Psych MEQs / SAQsfoundations — descriptive psychopathology

Psych MEQs / SAQs · foundations — descriptive psychopathology

Descriptive psychopathology domains, first-rank symptoms, and MSE language (MEQ)

FRANZCP-style MEQ on descriptive psychopathology vocabulary, first-rank symptoms, insight, organic flags, and exam technique.

20 marks20 min
On this page & tools

Target exams

FRANZCPMRCPsychABPNMD-DNB

Target exams

FRANZCPMRCPsychABPNMD-DNB
Prompt
You are the psychiatry registrar teaching a new resident. A 26-year-old presents with two weeks of fearfulness. On interview they speak with topic shifts that lose logical connection, believe a microchip was implanted by intelligence services, hear a second-person voice warning them not to trust doctors, and say 'thoughts that are not mine are being put into my head.' They deny being unwell. Attention is impaired; orientation to person and place is intact. (i) Define descriptive psychopathology and distinguish mood from affect and thought form from content. (ii) Label the key phenomena in this presentation with precise terms. (iii) List Schneiderian first-rank experiences relevant here and state their modern diagnostic status with evidence anchors. (iv) Outline organic red flags and how you would document insight multidimensionally. (v) Give two multi-board exam pearls on elicitation and culture. (20 marks)

Model answer

Reveal model answer

(i) Definitions. Descriptive psychopathology names the form of subjective experience and behaviour with technical clinical language before diagnosis or aetiological explanation. Mood is the patient's subjective emotional state (quote). Affect is observed emotional expression (range, reactivity, congruence, appropriateness, lability). Thought form is how thoughts are linked/expressed (e.g. derailment). Thought content is what they are about (e.g. persecutory delusion, suicidal ideation).[1]

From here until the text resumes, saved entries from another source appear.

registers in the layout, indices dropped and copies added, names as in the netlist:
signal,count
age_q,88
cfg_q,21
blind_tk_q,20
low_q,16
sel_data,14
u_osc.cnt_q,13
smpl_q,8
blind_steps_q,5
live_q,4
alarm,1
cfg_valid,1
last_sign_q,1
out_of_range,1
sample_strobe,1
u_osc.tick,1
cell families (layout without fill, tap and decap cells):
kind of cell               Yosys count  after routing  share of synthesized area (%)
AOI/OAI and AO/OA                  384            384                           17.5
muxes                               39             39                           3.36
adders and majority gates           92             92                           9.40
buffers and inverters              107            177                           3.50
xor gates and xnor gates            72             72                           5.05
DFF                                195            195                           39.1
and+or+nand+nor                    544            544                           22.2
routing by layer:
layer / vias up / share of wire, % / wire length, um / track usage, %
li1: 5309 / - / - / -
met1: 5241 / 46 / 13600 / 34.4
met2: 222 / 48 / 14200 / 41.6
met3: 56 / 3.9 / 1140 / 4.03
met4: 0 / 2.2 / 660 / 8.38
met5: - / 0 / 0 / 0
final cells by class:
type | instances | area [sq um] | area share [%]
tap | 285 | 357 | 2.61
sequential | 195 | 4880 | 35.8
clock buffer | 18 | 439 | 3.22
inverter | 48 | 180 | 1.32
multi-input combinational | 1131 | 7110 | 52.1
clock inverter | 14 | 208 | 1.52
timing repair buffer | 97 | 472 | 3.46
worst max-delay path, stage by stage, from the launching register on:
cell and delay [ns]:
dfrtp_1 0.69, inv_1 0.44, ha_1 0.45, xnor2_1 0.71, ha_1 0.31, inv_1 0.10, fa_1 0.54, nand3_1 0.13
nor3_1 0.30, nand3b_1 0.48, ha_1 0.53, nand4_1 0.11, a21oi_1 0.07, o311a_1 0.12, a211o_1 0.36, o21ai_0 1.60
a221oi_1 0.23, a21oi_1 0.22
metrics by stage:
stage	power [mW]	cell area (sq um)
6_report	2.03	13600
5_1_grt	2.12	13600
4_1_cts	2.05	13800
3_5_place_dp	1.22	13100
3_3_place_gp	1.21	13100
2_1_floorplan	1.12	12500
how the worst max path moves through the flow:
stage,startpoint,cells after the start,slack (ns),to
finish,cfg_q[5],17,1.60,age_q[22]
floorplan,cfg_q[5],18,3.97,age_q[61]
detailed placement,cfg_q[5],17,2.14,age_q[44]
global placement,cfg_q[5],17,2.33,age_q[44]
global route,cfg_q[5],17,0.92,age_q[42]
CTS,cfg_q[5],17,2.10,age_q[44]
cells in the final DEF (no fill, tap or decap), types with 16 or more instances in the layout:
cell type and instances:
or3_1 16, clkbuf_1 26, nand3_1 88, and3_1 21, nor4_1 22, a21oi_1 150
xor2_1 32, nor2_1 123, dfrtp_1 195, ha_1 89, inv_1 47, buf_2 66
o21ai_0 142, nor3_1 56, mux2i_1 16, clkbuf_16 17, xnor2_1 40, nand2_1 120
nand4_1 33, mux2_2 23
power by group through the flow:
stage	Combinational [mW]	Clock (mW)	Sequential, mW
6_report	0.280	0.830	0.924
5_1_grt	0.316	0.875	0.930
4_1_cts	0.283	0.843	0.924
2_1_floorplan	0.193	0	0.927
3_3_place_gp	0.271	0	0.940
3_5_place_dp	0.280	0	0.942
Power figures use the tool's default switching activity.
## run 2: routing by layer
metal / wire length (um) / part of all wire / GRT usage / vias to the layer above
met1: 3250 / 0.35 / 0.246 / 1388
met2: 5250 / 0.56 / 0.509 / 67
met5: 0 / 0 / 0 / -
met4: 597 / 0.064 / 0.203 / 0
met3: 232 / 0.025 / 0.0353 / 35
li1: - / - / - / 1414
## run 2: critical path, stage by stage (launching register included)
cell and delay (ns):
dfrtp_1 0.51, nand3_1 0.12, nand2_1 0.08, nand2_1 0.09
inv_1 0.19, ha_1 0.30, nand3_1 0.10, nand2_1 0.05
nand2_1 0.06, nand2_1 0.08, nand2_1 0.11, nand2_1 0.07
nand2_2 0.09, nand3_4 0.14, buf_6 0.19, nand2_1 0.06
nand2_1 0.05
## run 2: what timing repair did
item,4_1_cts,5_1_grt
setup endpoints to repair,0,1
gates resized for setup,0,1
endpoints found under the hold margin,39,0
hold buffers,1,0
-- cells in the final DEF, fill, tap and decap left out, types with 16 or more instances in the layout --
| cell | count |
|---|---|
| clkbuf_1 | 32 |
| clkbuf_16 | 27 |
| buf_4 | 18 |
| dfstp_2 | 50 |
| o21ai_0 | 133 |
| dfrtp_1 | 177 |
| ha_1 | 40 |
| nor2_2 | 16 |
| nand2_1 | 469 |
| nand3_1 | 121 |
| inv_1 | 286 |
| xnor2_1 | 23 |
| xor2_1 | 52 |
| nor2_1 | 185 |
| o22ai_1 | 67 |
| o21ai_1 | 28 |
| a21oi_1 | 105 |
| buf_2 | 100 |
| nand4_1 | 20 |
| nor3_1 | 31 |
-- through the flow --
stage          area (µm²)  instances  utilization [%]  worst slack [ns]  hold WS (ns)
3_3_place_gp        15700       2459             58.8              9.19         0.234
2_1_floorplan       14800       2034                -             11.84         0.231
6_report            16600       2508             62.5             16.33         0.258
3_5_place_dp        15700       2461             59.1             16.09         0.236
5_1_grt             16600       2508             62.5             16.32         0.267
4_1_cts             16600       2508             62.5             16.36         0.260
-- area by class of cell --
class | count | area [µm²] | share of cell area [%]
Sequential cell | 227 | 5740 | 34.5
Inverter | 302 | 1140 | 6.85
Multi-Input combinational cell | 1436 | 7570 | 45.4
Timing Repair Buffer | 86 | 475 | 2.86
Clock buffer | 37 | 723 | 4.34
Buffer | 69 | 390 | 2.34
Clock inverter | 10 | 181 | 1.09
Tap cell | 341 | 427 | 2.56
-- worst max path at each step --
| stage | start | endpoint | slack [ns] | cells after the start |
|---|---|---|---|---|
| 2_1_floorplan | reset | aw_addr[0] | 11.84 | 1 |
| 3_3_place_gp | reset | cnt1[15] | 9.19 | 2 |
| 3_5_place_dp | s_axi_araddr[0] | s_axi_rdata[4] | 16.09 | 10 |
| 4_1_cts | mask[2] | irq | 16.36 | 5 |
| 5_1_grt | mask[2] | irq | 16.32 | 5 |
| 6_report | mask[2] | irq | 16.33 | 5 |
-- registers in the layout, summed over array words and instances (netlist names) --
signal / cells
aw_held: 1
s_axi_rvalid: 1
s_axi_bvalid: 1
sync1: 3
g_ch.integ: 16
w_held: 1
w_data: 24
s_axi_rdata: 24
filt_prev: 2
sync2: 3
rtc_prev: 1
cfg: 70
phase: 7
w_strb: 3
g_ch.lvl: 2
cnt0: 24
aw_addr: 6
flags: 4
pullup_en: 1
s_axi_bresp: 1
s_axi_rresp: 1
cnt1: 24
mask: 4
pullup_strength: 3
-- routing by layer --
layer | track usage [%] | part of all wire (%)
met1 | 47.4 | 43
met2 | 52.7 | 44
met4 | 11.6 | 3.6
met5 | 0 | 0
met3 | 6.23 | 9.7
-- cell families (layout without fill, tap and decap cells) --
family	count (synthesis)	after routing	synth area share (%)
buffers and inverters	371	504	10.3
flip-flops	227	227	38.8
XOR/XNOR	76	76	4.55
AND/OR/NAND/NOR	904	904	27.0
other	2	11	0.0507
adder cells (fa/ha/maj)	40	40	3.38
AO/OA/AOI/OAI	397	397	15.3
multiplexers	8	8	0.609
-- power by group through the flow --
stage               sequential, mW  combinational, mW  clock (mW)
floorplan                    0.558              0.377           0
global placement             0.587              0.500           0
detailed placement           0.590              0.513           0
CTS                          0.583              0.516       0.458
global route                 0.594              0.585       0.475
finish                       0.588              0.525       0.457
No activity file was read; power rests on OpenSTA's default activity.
File: src/hw/rtci_pkg.sv
package rtci_pkg;
   // Clock rate and timing
   localparam int unsigned CLK_HZ = 20000000;
   localparam int unsigned XTAL_HZ = 32768;
   // Edge event length in microseconds, longest time rounds down
   localparam int unsigned EVT_US = 7900;
   localparam int unsigned EVT_CYC = (CLK_HZ / 1000) * EVT_US / 1000;
   // Carry deferral during a data read, microseconds
   localparam int unsigned DEFER_US = 500000;
   localparam int unsigned DEFER_CYC = (CLK_HZ / 1000) * (DEFER_US / 1000);
   // Correction interval in seconds per interval select
   localparam logic [5:0] CORR_INT_FINE = 6'h3C;
   localparam logic [5:0] CORR_INT_COARSE = 6'h14;
   localparam logic [5:0] SEC_PER_MIN = 6'h3C;
   // Correction register layout
   localparam int unsigned CORR_SEL_BIT = 0;
   localparam logic [7:0] CORR_RESET = 8'h00;
   localparam logic [6:0] CORR_ZERO = 7'h00;
   localparam logic [6:0] CORR_SIGN = 7'h40;
   // Frequency select field: one bit per tap of the divider
   localparam int unsigned FSEL_W = 5;
   localparam logic [7:0] FREQ_RESET = 8'h00;
   // Power-on frequency select gives the 1 Hz tap
   localparam logic [7:0] FREQ_POR = 8'h80;
   // Output mode select encoding
   typedef enum logic [2:0] {
      RTCI_MODE_OFF = 3'b000,
      RTCI_MODE_FREQ = 3'b001,
      RTCI_MODE_EDGE = 3'b010,
      RTCI_MODE_PER1 = 3'b011,
      RTCI_MODE_PER2 = 3'b100,
      RTCI_MODE_XTAL = 3'b101
   } rtci_mode_t;
   // Host command port offsets
   localparam logic [3:0] ADR_MODE = 4'h0;
   localparam logic [3:0] ADR_FREQ = 4'h1;
   localparam logic [3:0] ADR_CORR = 4'h2;
   localparam logic [3:0] ADR_STAT = 4'h3;
   localparam logic [3:0] ADR_PIN = 4'h4;
endpackage
--- src/core/cbda_core.sv ---
// Purpose: executes compare, compare-increment-jump and decimal adjust over Avalon-MM
// Assumes: sequencer loads operands, offset and next-instruction pc, then writes the opcode
// Notes: operand registers are locked while busy so results see stable inputs
`timescale 1ns/1ps
module cbda_core import cbda_pkg::*; #(
   parameter int AV_ADDR_W = 8
) (
   // clock and reset
   input wire logic sys_clk,
   input wire logic rst,
   // avalon-mm slave
   input wire logic [AV_ADDR_W-1:0] avs_address,
   input wire logic avs_read,
   input wire logic avs_write,
   input wire logic [31:0] avs_writedata,
   input wire logic [3:0] avs_byteenable,
   output logic [31:0] avs_readdata,
   output logic avs_waitrequest,
   // execution state
   output logic exec_busy,
   output logic exec_done
);

   if (AV_ADDR_W < 8 || AV_ADDR_W > 32) begin : g_bad_addr_w
      $error("cbda_core: AV_ADDR_W must lie between 8 and 32");
   end

   cbda_state_t state_q, state_d;
   logic wait_q;
   logic [31:0] rdata_q;
   logic [7:0] op_q;
   logic [7:0] dst_q;
   logic [7:0] src_q;
   logic [7:0] ptr_q;
   logic [7:0] ofs_q;
   logic [15:0] pc_q;
   cbda_flags_t flags_q;
   logic done_q;
   logic bad_q;
   logic taken_q;
   logic [7:0] cnt_q;
   logic [7:0] span_q;
   logic [7:0] last_cyc_q;
   logic done_pulse_q;

   // bus decode
   wire req = avs_read | avs_write;
   wire take = req & ~wait_q;
   wire wr_take = take & avs_write;
   wire hi_zero = (avs_address >> 8) == '0;
   wire [7:0] low_addr = avs_address[7:0];
   wire sel_cmd = hi_zero & (low_addr == REG_CMD);
   wire sel_status = hi_zero & (low_addr == REG_STATUS);
   wire sel_dst = hi_zero & (low_addr == REG_DST);
   wire sel_src = hi_zero & (low_addr == REG_SRC);
   wire sel_ptr = hi_zero & (low_addr == REG_PTR);
   wire sel_ofs = hi_zero & (low_addr == REG_OFFSET);
   wire sel_pc = hi_zero & (low_addr == REG_PC);
   wire sel_flags = hi_zero & (low_addr == REG_FLAGS);
   wire sel_cycles = hi_zero & (low_addr == REG_CYCLES);
   wire be0 = avs_byteenable[0];
   wire be1 = avs_byteenable[1];
   wire busy = state_q[1]; // exec bit of the one-hot code, so exec_busy is a flop output
   // operands and flags may not move under a running instruction
   wire wr_open = wr_take & ~busy & be0;

   // datapath
   wire [8:0] diff = {1'b0, dst_q} - {1'b0, src_q};
   wire cmp_eq = (diff[7:0] == 8'h00);
   wire cmp_borrow = diff[8];
   wire cmp_ovf = (dst_q[7] ^ src_q[7]) & (dst_q[7] ^ diff[7]);
   wire [15:0] rel_ext = {{8{ofs_q[7]}}, ofs_q};
   wire [15:0] pc_jump = pc_q + rel_ext;
   wire [7:0] ptr_inc = ptr_q + 8'h01;
   wire [7:0] adj_res;
   wire adj_carry;

   cbda_bcd_fix u_bcd_fix (
      .value(dst_q),
      .flags_in(flags_q),
      .result(adj_res),
      .carry_out(adj_carry)
   );

   // command start
   wire [7:0] new_op = avs_writedata[7:0];
   wire [7:0] new_cyc = cbda_cycles(new_op, cmp_eq);
   wire cmd_wr = wr_take & sel_cmd & be0;
   wire start = cmd_wr & ~busy & (new_cyc != CYC_NONE);
   wire refuse = cmd_wr & (busy | (new_cyc == CYC_NONE));
   wire commit = busy & (cnt_q == CYC_NONE);
   wire op_cmp = cbda_is_cmp(op_q);
   wire op_jump = cbda_is_jump(op_q);
   wire op_adj = cbda_is_adj(op_q);
   wire jump_now = cbda_taken(op_q, cmp_eq);
   wire clr_done = wr_take & sel_status & be0 & avs_writedata[ST_DONE];
   wire clr_bad = wr_take & sel_status & be0 & avs_writedata[ST_BAD];

   // next flags per operation
   cbda_flags_t cmp_flags, adj_flags, wr_flags;
   always_comb begin
      cmp_flags = flags_q;
      cmp_flags.c = cmp_borrow;
      cmp_flags.z = cmp_eq;
      cmp_flags.s = diff[7];
      cmp_flags.v = cmp_ovf;
      adj_flags = flags_q;
      adj_flags.c = adj_carry;
      adj_flags.z = (adj_res == 8'h00);
      adj_flags.s = adj_res[7];
      wr_flags = cbda_flags_t'(avs_writedata[7:0]);
      wr_flags.rsv = 2'b00;
   end

   // read mux
   wire [7:0] status_byte = {4'h0, taken_q, bad_q, done_q, busy};
   wire [31:0] rd_mux = sel_cmd ? {24'h0, op_q} :
                        sel_status ? {24'h0, status_byte} :
                        sel_dst ? {24'h0, dst_q} :
                        sel_src ? {24'h0, src_q} :
                        sel_ptr ? {24'h0, ptr_q} :
                        sel_ofs ? {24'h0, ofs_q} :
                        sel_pc ? {16'h0, pc_q} :
                        sel_flags ? {24'h0, flags_q} :
                        sel_cycles ? {24'h0, last_cyc_q} : 32'h0;

   always_comb begin
      state_d = state_q;
      case (state_q)
         CBDA_IDLE: begin
            if (start) begin
               state_d = CBDA_EXEC;
            end
         end
         CBDA_EXEC: begin
            if (commit) begin
               state_d = CBDA_IDLE;
            end
         end
         default: begin
            state_d = CBDA_IDLE;
         end
      endcase
   end

   // bus handshake: one wait cycle, then the answer
   always_ff @(posedge sys_clk) begin
      if (rst) begin
         wait_q <= 1'b1;
         rdata_q <= 32'h0;
      end else begin
         wait_q <= ~(req & wait_q);
         if (req & wait_q) begin
            rdata_q <= avs_read ? rd_mux : 32'h0;
         end
      end
   end

   // sequencing
   always_ff @(posedge sys_clk) begin
      if (rst) begin
         state_q <= CBDA_IDLE;
         op_q <= RST_BYTE;
         cnt_q <= CYC_NONE;
         span_q <= CYC_NONE;
         last_cyc_q <= CYC_NONE;
         done_pulse_q <= 1'b0;
      end else begin
         state_q <= state_d;
         done_pulse_q <= commit;
         if (start) begin
            op_q <= new_op;
            cnt_q <= new_cyc - CYC_ONE;
            span_q <= CYC_NONE;
         end else if (busy) begin
            cnt_q <= cnt_q - CYC_ONE;
            span_q <= span_q + CYC_ONE;
         end
         if (commit) begin
            last_cyc_q <= span_q + CYC_ONE;
         end
      end
   end

   // sticky done and bad, set wins over clear; taken is reloaded at every commit
   always_ff @(posedge sys_clk) begin
      if (rst) begin
         done_q <= 1'b0;
         bad_q <= 1'b0;
         taken_q <= 1'b0;
      end else begin
         done_q <= commit | (done_q & ~clr_done);
         bad_q <= refuse | (bad_q & ~clr_bad);
         if (commit) begin
            taken_q <= op_jump & jump_now;
         end
      end
   end

   // operand registers; dst is written back only by decimal adjust
   always_ff @(posedge sys_clk) begin
      if (rst) begin
         dst_q <= RST_BYTE;
         src_q <= RST_BYTE;
         ptr_q <= RST_BYTE;
         ofs_q <= RST_BYTE;
      end else begin
         if (commit & op_adj) begin
            dst_q <= adj_res;
         end else if (wr_open & sel_dst) begin
            dst_q <= avs_writedata[7:0];
         end
         if (wr_open & sel_src) begin
            src_q <= avs_writedata[7:0];
         end
         if (commit & op_jump) begin
            ptr_q <= ptr_inc;
         end else if (wr_open & sel_ptr) begin
            ptr_q <= avs_writedata[7:0];
         end
         if (wr_open & sel_ofs) begin
            ofs_q <= avs_writedata[7:0];
         end
      end
   end

   // pc and flags
   always_ff @(posedge sys_clk) begin
      if (rst) begin
         pc_q <= RST_PC;
         flags_q <= '0;
      end else begin
         if (commit & op_jump & jump_now) begin
            pc_q <= pc_jump;
         end else if (wr_take & ~busy & sel_pc) begin
            pc_q <= {be1 ? avs_writedata[15:8] : pc_q[15:8], be0 ? avs_writedata[7:0] : pc_q[7:0]};
         end
         // jump forms never reach this update
         if (commit & op_cmp) begin
            flags_q <= cmp_flags;
         end else if (commit & op_adj) begin
            flags_q <= adj_flags;
         end else if (wr_open & sel_flags) begin
            flags_q <= wr_flags;
         end
      end
   end

   assign avs_readdata = rdata_q;
   assign avs_waitrequest = wait_q;
   assign exec_busy = busy;
   assign exec_done = done_pulse_q;
endmodule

(ii) Key labels for this case. Thought form: derailment / loosening of associations. Thought content: persecutory delusion (implanted chip / intelligence services). Perception: second-person auditory verbal hallucination with warning content. Self/agency: thought insertion (passivity). Cognition: attention impaired; orientation partly preserved. Insight: denies illness (see iv).[1][2]

(iii) First-rank relevance and modern status. Relevant FRS-type phenomena here include voices with commenting/warning quality (depending on exact phenomenology) and thought insertion; passivity phenomena sit in the classical Schneiderian teaching set. Mellor quantified FRS frequency historically, but modern evidence (Nordgaard; Peralta and Cuesta) shows FRS are not pathognomonic for schizophrenia and lack superior diagnostic validity versus other delusions and hallucinations. Document them; do not diagnose schizophrenia from FRS alone.[2][3]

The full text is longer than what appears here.